PRAISE – giving glory and honor to God for who he is, for his mighty deeds and for his attributes.

THANKSGIVING – recognizing that all the good things in your life and all that you possess, including talent, ingenuity and skill, come from our incredibly generous Lord.

CONFESSION – acknowledging our sins and claiming our inheritance as redeemed and forgiven daughters and sons of our heavenly Father, who loves us unconditionally.

PETITION – appeals to God regarding our own needs and wants – and requests we make to God on behalf of other people.

COMPLAINT – giving voice to our frustrations and woes in prayer to God, modeled on examples from Scripture.

I used to think of prayer simply as checking in with God whenever I needed his help. But God wants so much more out of his relationship with us.  He desires intimacy, the kind that comes from spending time with him, sharing everything about our lives – the mundane as well as the profound.  This is how an authentic, committed relationship is established – a relationship that is not superficial, one-sided or simply a matter of convenience.  Prayer is the means for developing such intimacy with God.

The Psalms offer us a great example of how prayer can lead to greater intimacy with God. The Psalms are prayers, King David’s prayers, but now ours, too, because they are a part of the Bible.  In them we see how David expresses to God his deepest thoughts – his concerns, his hopes, his sins, his praise and thanksgiving, and his complaints.  We get the idea David always had a sense of God’s presence with him and sought him continually, not just in time of need.

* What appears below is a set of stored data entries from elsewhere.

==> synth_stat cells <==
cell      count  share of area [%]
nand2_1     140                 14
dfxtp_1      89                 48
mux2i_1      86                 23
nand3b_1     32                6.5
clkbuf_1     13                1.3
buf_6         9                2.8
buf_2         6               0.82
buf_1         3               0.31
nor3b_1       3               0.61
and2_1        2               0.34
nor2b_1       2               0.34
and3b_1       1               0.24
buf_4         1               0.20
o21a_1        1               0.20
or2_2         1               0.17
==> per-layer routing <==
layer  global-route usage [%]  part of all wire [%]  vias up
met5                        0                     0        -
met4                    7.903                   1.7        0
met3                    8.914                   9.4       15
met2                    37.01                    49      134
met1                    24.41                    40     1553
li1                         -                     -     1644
`config.mk`:
```
export PLATFORM = sky130hd
export DESIGN_NAME = sync_split_flat
export DESIGN_NICKNAME = d
export VERILOG_FILES = /design/src/rtl/sync_split_if.sv /design/src/rtl/sync_split.sv /design/src/flat_wrapper.sv
export SDC_FILE = /design/constraint.sdc
export NUM_CORES = 1
export LEC_CHECK = 0
export CAP_MARGIN = 30
export CORE_AREA = 2 2 121 123
export DETAILED_ROUTE_END_ITERATION = 10
export DIE_AREA = 0 0 123 125
export GPL_TIMING_DRIVEN = 0
export HOLD_SLACK_MARGIN = 0.12
export SETUP_SLACK_MARGIN = 0.5
export SYNTH_ARGS = -nofsm -noshare
export SYNTH_HDL_FRONTEND = slang
export SYNTH_SLANG_ARGS = --single-unit
```
`constraint.sdc`:
```
create_clock -name clk -period 4.6 [get_ports clk]
set_clock_uncertainty 0.05 [all_clocks]
set_input_delay 0.92 -clock clk [delete_from_list [all_inputs] [get_ports clk]]
set_output_delay 0.92 -clock clk [all_outputs]
set_load 0.01 [all_outputs]
```
**config.mk**
```make
export PLATFORM = sky130hd
export DESIGN_NAME = cpu_hazard_control_flat
export DESIGN_NICKNAME = d
export VERILOG_FILES = /design/src/rtl/cpu_pkg.sv /design/src/rtl/cpu_hazard_control_if.sv /design/src/rtl/cpu_reg_use_decode.sv /design/src/rtl/cpu_hazard_control.sv /design/src/flat_wrapper.sv
export SDC_FILE = /design/constraint.sdc
export NUM_CORES = 1
export LEC_CHECK = 0
export CAP_MARGIN = 40
export CORE_MARGIN = 8
export CORE_UTILIZATION = 30
export DETAILED_ROUTE_END_ITERATION = 10
export GPL_TIMING_DRIVEN = 0
export PLACE_DENSITY = 0.88
export SLEW_MARGIN = 20
export SYNTH_ARGS = -nofsm -noshare
export SYNTH_HDL_FRONTEND = slang
export SYNTH_SLANG_ARGS = --single-unit
```
**constraint.sdc**
```tcl
create_clock -name i_clk -period 2.7 [get_ports i_clk]
set_clock_uncertainty 0.05 [all_clocks]
set_input_delay 0.405 -clock i_clk [delete_from_list [all_inputs] [get_ports i_clk]]
set_output_delay 0.405 -clock i_clk [all_outputs]
set_load 0.03 [all_outputs]
```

In essence, prayer is a conversation with God, one that is ongoing, where we get to know him better and better and reveal ourselves more and more fully to him. The components I’ve been writing about these past weeks have helped to make my prayers much richer and enliven and sustain my relationship with the Lord.

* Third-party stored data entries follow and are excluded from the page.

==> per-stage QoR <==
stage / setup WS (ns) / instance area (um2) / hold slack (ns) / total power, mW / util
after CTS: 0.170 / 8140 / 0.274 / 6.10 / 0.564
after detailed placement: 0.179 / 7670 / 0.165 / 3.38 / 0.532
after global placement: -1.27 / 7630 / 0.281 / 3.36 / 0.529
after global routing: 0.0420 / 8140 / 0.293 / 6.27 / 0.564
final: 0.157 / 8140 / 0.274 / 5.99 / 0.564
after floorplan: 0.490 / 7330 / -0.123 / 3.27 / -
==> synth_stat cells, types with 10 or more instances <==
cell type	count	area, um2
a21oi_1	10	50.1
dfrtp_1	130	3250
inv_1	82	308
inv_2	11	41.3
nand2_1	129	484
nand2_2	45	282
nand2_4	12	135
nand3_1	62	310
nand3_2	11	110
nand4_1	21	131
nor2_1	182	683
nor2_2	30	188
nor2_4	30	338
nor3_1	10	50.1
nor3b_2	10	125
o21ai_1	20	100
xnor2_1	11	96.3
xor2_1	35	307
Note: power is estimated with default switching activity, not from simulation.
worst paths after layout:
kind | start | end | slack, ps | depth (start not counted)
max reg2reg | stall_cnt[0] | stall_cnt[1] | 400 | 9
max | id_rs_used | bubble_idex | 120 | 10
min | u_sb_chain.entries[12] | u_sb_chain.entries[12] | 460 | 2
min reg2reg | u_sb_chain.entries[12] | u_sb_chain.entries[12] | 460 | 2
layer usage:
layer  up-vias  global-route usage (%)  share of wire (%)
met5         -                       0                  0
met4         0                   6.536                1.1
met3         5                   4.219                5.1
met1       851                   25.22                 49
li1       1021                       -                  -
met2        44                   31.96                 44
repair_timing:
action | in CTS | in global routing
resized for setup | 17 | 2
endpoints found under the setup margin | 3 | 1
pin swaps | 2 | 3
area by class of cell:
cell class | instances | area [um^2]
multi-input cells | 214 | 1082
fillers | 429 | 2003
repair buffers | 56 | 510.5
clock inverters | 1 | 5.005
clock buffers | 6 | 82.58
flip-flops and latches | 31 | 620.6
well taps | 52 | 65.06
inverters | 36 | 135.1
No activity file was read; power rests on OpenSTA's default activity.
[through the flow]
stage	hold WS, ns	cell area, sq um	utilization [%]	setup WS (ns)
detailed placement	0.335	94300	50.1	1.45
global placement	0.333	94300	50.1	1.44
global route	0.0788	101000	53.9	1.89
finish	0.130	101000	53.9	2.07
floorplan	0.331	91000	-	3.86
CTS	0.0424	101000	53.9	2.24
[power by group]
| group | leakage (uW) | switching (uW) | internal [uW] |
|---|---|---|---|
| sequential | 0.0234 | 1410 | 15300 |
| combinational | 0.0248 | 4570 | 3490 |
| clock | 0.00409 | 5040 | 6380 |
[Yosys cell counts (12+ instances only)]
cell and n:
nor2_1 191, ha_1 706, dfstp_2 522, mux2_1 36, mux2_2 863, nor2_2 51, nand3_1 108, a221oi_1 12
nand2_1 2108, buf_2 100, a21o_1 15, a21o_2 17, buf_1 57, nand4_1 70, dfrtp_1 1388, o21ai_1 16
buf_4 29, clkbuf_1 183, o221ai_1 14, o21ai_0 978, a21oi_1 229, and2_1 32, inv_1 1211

It no longer occurs to me to petition God for my needs and concerns without first proclaiming his greatness and giving thanks for his blessings and answers to previous petitions.  I also find it helpful to confess my sins and acknowledge my standing before God before I proceed to ask for his help.  Doing so helps uncover any blindness I may have about my motives or about my worth before God.  Now, by petitioning God after praise, thanksgiving and confession, I find it much easier to say, “Thy will be done” because I am ready to turn my concerns over to the Lord with confidence in his eagerness and ability to hear and act on my behalf.

I am struck now by how near God is to me at all times.  He always has been, but because I’ve been seeking to stay in touch with him throughout the day through prayer, and not just when I need something, I am more often aware of his presence, even in the silence between conversations with him. But this kind of ease and trust takes time to build and it doesn’t occur without effort and commitment.

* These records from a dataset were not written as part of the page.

$ cat config.mk
export PLATFORM = sky130hd
export DESIGN_NAME = rf_wb_arbiter
export DESIGN_NICKNAME = d
export VERILOG_FILES = /design/src/rtl/rf_pkg.sv /design/src/rtl/rr_arbiter.sv /design/src/rtl/rf_wb_arbiter.sv
export SDC_FILE = /design/constraint.sdc
export NUM_CORES = 1
export LEC_CHECK = 0
export CELL_PAD_IN_SITES_DETAIL_PLACEMENT = 0
export CELL_PAD_IN_SITES_GLOBAL_PLACEMENT = 1
export CORE_MARGIN = 1
export CORE_UTILIZATION = 31
export DETAILED_ROUTE_END_ITERATION = 16
export DONT_BUFFER_PORTS = 1
export PLACE_DENSITY_LB_ADDON = 0.25
export RECOVER_POWER = 100
export SLEW_MARGIN = 15
export SYNTH_ARGS = -nofsm -noshare
export SYNTH_HDL_FRONTEND = slang
export SYNTH_HIERARCHICAL = 1
export SYNTH_SLANG_ARGS = --single-unit
$ cat constraint.sdc
create_clock -name clk -period 3.8 [get_ports clk]
set_input_delay 0.76 -clock clk [delete_from_list [all_inputs] [get_ports clk]]
set_output_delay 0.76 -clock clk [all_outputs]
set_load 0.005 [all_outputs]
$ cat src/rtl/rf_pkg.sv
// Shared register-file definitions: architectural constants and the writeback request payload.
package rf_pkg;

    localparam int unsigned ADDR_W   = 5;
    localparam int unsigned NUM_REGS = 32;
    localparam int unsigned DATA_W   = 32;

    typedef logic [ADDR_W-1:0] reg_addr_t;

    typedef struct packed {
        logic              valid;
        reg_addr_t         addr;
        logic [DATA_W-1:0] data;
    } wb_req_t;

endpackage

$ cat src/rtl/rr_arbiter.sv
// Combinational round-robin arbiter: grants the first requester at or after i_ptr, wrapping mod N.
module rr_arbiter #(
    parameter int unsigned N = 3,
    localparam int unsigned IDX_W = (N > 1) ? $clog2(N) : 1
) (
    input  logic [N-1:0]     i_req,
    input  logic [IDX_W-1:0] i_ptr,
    input  logic             i_en,
    output logic [N-1:0]     o_grant_c,
    output logic [IDX_W-1:0] o_grant_idx_c
);

    logic w_found;

    always_comb begin
        int unsigned idx;
        o_grant_c     = '0;
        o_grant_idx_c = '0;
        w_found       = 1'b0;
        idx           = 0;
        if (i_en) begin
            for (int unsigned k = 0; k < N; k++) begin
                idx = (32'(i_ptr) + k) % N;
                if (!w_found && i_req[IDX_W'(idx)]) begin
                    o_grant_c[IDX_W'(idx)] = 1'b1;
                    o_grant_idx_c          = IDX_W'(idx);
                    w_found                = 1'b1;
                end
            end
        end
    end

endmodule

$ cat src/rtl/rf_wb_arbiter.sv
// Register-file writeback arbiter: round-robin grant of the single write port among N_REQ
// requesters, registered write stage, and a busy scoreboard of reserved destinations.
module rf_wb_arbiter
    import rf_pkg::*;
#(
    parameter int unsigned WIDTH  = 32,
    parameter int unsigned N_REQ  = 3,
    parameter int unsigned ADDR_W = 5
) (
    input  logic                    clk,
    input  logic                    rst_n,
    input  logic [N_REQ-1:0]        req_valid,
    output logic [N_REQ-1:0]        req_ready,
    input  logic [N_REQ*ADDR_W-1:0] req_addr,
    input  logic [N_REQ*WIDTH-1:0]  req_data,
    input  logic                    hold,
    input  logic                    rsv_valid,
    input  logic [ADDR_W-1:0]       rsv_addr,
    output logic                    rf_we,
    output logic [ADDR_W-1:0]       rf_a3,
    output logic [WIDTH-1:0]        rf_wd3,
    output logic [NUM_REGS-1:0]     busy_vec
);

    localparam int unsigned IDX_W = (N_REQ > 1) ? $clog2(N_REQ) : 1;

    logic [IDX_W-1:0]    r_ptr;
    logic                r_we;
    logic [ADDR_W-1:0]   r_a3;
    logic [WIDTH-1:0]    r_wd3;
    logic [NUM_REGS-1:0] r_busy;

    logic                w_arb_en;
    logic [N_REQ-1:0]    w_grant;
    logic [IDX_W-1:0]    w_grant_idx;
    logic                w_any;
    logic [ADDR_W-1:0]   w_addr;
    logic [WIDTH-1:0]    w_data;
    logic [IDX_W-1:0]    w_ptr_nxt;
    logic [NUM_REGS-1:0] w_busy_nxt;

    // No grants while frozen or held in reset.
    assign w_arb_en = ~hold & rst_n;

    rr_arbiter #(
        .N (N_REQ)
    ) u_rr (
        .i_req         (req_valid),
        .i_ptr         (r_ptr),
        .i_en          (w_arb_en),
        .o_grant_c     (w_grant),
        .o_grant_idx_c (w_grant_idx)
    );

    assign w_any     = |w_grant;
    assign req_ready = w_grant;

    always_comb begin
        w_addr = '0;
        w_data = '0;
        for (int unsigned i = 0; i < N_REQ; i++) begin
            if (w_grant[i]) begin
                w_addr = req_addr[i*ADDR_W +: ADDR_W];
                w_data = req_data[i*WIDTH +: WIDTH];
            end
        end
    end

    always_comb begin
        w_ptr_nxt = r_ptr;
        if (w_any) begin
            w_ptr_nxt = (32'(w_grant_idx) + 1 >= N_REQ) ? '0 : IDX_W'(32'(w_grant_idx) + 1);
        end
    end

    // Clear on grant first so a same-edge reservation (newer) wins.
    always_comb begin
        w_busy_nxt = r_busy;
        if (w_any && (w_addr != '0)) begin
            w_busy_nxt[w_addr] = 1'b0;
        end
        if (rsv_valid && (rsv_addr != '0)) begin
            w_busy_nxt[rsv_addr] = 1'b1;
        end
        w_busy_nxt[0] = 1'b0;
    end

    always_ff @(posedge clk or negedge rst_n) begin
        if (!rst_n) begin
            r_ptr  <= '0;
            r_we   <= 1'b0;
            r_a3   <= '0;
            r_wd3  <= '0;
            r_busy <= '0;
        end else begin
            r_ptr  <= w_ptr_nxt;
            r_we   <= w_any && (w_addr != '0);
            r_busy <= w_busy_nxt;
            if (w_any) begin
                r_a3  <= w_addr;
                r_wd3 <= w_data;
            end
        end
    end

    assign rf_we    = r_we;
    assign rf_a3    = r_a3;
    assign rf_wd3   = r_wd3;
    assign busy_vec = r_busy;

endmodule

==> metrics <==
met2 capacity usage during global routing 30.6%; Post-Synthesis Net Count 579; Post-synth top flop dfrtp_1; diode insertion count for antenna repair 0; number of iterations in the first detailed-routing pass 5; Layout fillers 1274; number of DRC markers in iteration 0 173; cell total after placement 594; post-detail-place hpwl 8850 um; proportion of register bits with asynchronous set or reset after synthesis 100%; outcome finished clean; area added between synthesis and finish 9.88%; type of the worst min-delay path in -> async; wire length of the first global-routing pass 18000 um; clock tree from TritonCTS done; minimum setup slack after placement 0.453 ns; post-route minimum period 3.43 ns; peak supply drop 0.229 mV; register clock-pin slew on the reported worst setup and hold paths 0.06 ns; tightest slew margin relative to the limit 35.3%; clk sinks 71; Die Y 115 um; post-route clock skew 0.00934 ns; global routing's busiest layer met2; row count 41; register bit count reported by yosys 71; most frequent standard cell in the layout excluding fill and tap cells dfrtp_1; post-route ant nets 0; Max-Cap Viols 0; Critical Path RT 3.95 ns; final hold slack 0.122 ns; utilization of the core after routing 34.9%; final number of max-transition violations 0; most prevalent standard cell on the critical path inv_1; buffer type at the clock tree root clkbuf_16; port buffer count 0; area of the core 12600 um^2; setup tns final 0 ns; final setup violation count 0; pin count of the biggest net entering global routing 73; Critical Path End Type flop; CP Max Fanout 28; final critical-path setup slack 0.368 ns; synthesized area divided by synthesized cell count 8.82 um^2; source-to-sink clock delay at the later pin of the worst-skew pair 0.33 ns; PostCTS Resize Cnt 0; highest-delay cell along the critical path a2111oi_0; ordered cell list for the critical path inv_1, ha_1, inv_1, a2111oi_0, or2_0, a221oi_2, buf_4, or3_1, clkbuf_2, o22ai_1, a21oi_1; number of global-route vias before repair 3179; met3 Use GR 6.33%; Buf+Inv Stages, Crit Path 4; final net count 560; arrival time of the worst setup path 3.59 ns; Worst setup SP type flop; worst setup path end rf_wd3[23]; DRC violations left 0; fin area 4380 um^2; count of endpoints failing hold in the final timing report 0; total wire length 12800 um; width of the die 115 um; final estimated routing congestion in global placement 0.811; number of primary I/O pins 196; initial cell density of the core 31.7%; number of CTS-inserted buffers 9; fin cells 610; Register-to-Register Setup Slack 0.37 ns; Power Total 3.45 mW; Worst Reg2Reg Path Length in Cells 11; dpl cell area 4070 um^2; count of flip-flops with a built-in enable after synthesis 0; terminus of the critical flop-to-flop path rf_wd3[23]; area of the mapped netlist 3990 um^2; source of the critical timing path r_ptr[0]; total global routing track utilization 18.1%; unrepaired setup endpoints after global routing no; post-synthesis cell count 452; portion of the clock cycle consumed by the worst path in the final layout 90.3%; Overflow after GRT 0; area used by multi-input combinational logic 1930 um^2; proportion of layout cells with a drive suffix above 1 8.68%; area enclosed by the die boundary 13300 um^2; met1 layer usage reported by global route 21.4%; Yosys warning count 6; depth of the critical timing path with buffers and inverters included 11; maximum achievable frequency 291 MHz; number of buffers inserted by post-CTS setup repair 0; Worst Tran Pin Value 0.969 ns; gate family responsible for the most delay along the worst path compound AO/OA/AOI/OAI gates; pwr/cell area 787 nW/um^2; maximum number of buffers from clock root to sink 2; register cell area after layout 1780 um^2; sequential area share after synthesis 44.6%; depth of the CTS H-tree 3; total number of vias 3555; via count normalized by instance count 5.83; critical path start-end classification reg -> reg; top library cells by usage in the layout, fill and taps aside dfrtp_1, o22ai_1, a21oi_1; startpoint of the worst-slack reg-to-reg timing path r_ptr[0]; Static Leakage 1.59 nW; total of hold buffers inserted after clock tree synthesis 0; biggest cell delay along the critical path 0.54 ns; antenna violations before repair 0; synth unique cells 51; average routed wire per standard cell 20.9 um
worst min-delay path by stage:
stage	startpoint	to	slack, ns	cells past startpoint
finish	rst_n	busy_vec[10]	0.12	0
global route	rst_n	busy_vec[10]	0.11	0
CTS	rst_n	busy_vec[10]	0.11	0
detailed placement	rst_n	busy_vec[9]	0.47	0
global placement	rst_n	rf_wd3[15]	0.47	0
floorplan	rst_n	busy_vec[10]	0.46	0
cell type report:
cell class / instances / share of cell area (%)
clock buffers: 11 / 5.31
clock inverters: 5 / 2.43
inverters: 14 / 1.20
multi-input cells: 327 / 43.9
flip-flops and latches: 71 / 40.5
well taps: 172 / 4.91
repair buffers: 10 / 1.66
flip-flops by register name (all words and copies together) (netlist names):
register  flops
rf_we         1
rf_wd3       32
busy_vec     31
r_ptr         2
rf_a3         5
synthesized netlist by cell type, types with 2 or more instances:
| cell | number | area share [%] |
|---|---|---|
| dfrtp_1 | 71 | 45 |
| a22o_1 | 2 | 0.44 |
| inv_1 | 10 | 0.94 |
| a21oi_1 | 43 | 5.4 |
| nand2_1 | 42 | 4.0 |
| inv_2 | 3 | 0.28 |
| ha_1 | 4 | 1.3 |
| buf_6 | 5 | 1.4 |
| nand3_1 | 29 | 3.6 |
| nor2b_1 | 3 | 0.47 |
| o22ai_1 | 64 | 10 |
| nand3b_1 | 6 | 1.1 |
| a31oi_1 | 5 | 0.78 |
| a22oi_2 | 2 | 0.63 |
| nand4_1 | 2 | 0.31 |
| nand2b_1 | 3 | 0.47 |
| a21oi_2 | 4 | 0.88 |
| nor3_1 | 3 | 0.38 |
| o31ai_1 | 28 | 5.3 |
| nor3b_1 | 4 | 0.75 |
| and3b_1 | 3 | 0.66 |
| a21o_1 | 3 | 0.56 |
| nor2_1 | 23 | 2.2 |
| buf_4 | 4 | 0.75 |
| clkbuf_1 | 16 | 1.5 |
| a2111oi_0 | 2 | 0.44 |
| buf_2 | 14 | 1.8 |
| o21ai_0 | 31 | 3.9 |
logic make-up (layout without fill, tap and decap cells):
| family | after synthesis | after routing | synth area share [%] |
|---|---|---|---|
| compound gates | 192 | 192 | 30.3 |
| fa+ha+maj | 5 | 5 | 1.51 |
| buf+inv | 54 | 40 | 6.84 |
| flops | 71 | 71 | 44.6 |
| mux | 1 | 1 | 0.282 |
| other cells | 1 | 1 | 0.0940 |
| simple gates | 128 | 128 | 16.4 |
routing by layer:
layer / share of wire [%] / routed length [um]
met5: 0 / 0
met4: 1.4 / 173
met3: 8.5 / 1090
met2: 49 / 6220
met1: 41 / 5290
power by group:
group | internal, mW | total, mW | switching, mW
Clock | 0.643 | 0.963 | 0.320
Combinational | 0.460 | 1.21 | 0.754
Sequential | 1.03 | 1.27 | 0.240
Total | 2.14 | 3.45 | 1.31
(Power assumes the default switching activity.)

Here are some suggestions for how to develop greater intimacy with God through prayer:



  • Begin with praise and thanksgiving as soon as you awake, but before you get out of bed.
  • Continue to pray while you shower or brush your teeth.  Ask the Lord to equip you with all you will need for the day.  Ask for direction about details of the day ahead that trouble you and for his will to be done in all things.  Tell him you trust him.
  • Pray throughout the day about anything of concern whenever something comes up.  Simply say, “Help me, Jesus.”  Or, “Holy Spirit, produce in me whatever is needed for this situation I’m facing.” Or, just stop what you are doing for a moment and sense the Lord’s presence beside you.
  • Around lunchtime offer praise and thanksgiving, again.  Ask for direction about what lies ahead in the afternoon.
  • Read a psalm or two in the mid-afternoon.
  • Confess your sins and your standing before God on your way home or as you prepare dinner.
  • Read a psalm at dinner and give thanks for God’s blessings.
  • Pray with your family or spouse before bedtime.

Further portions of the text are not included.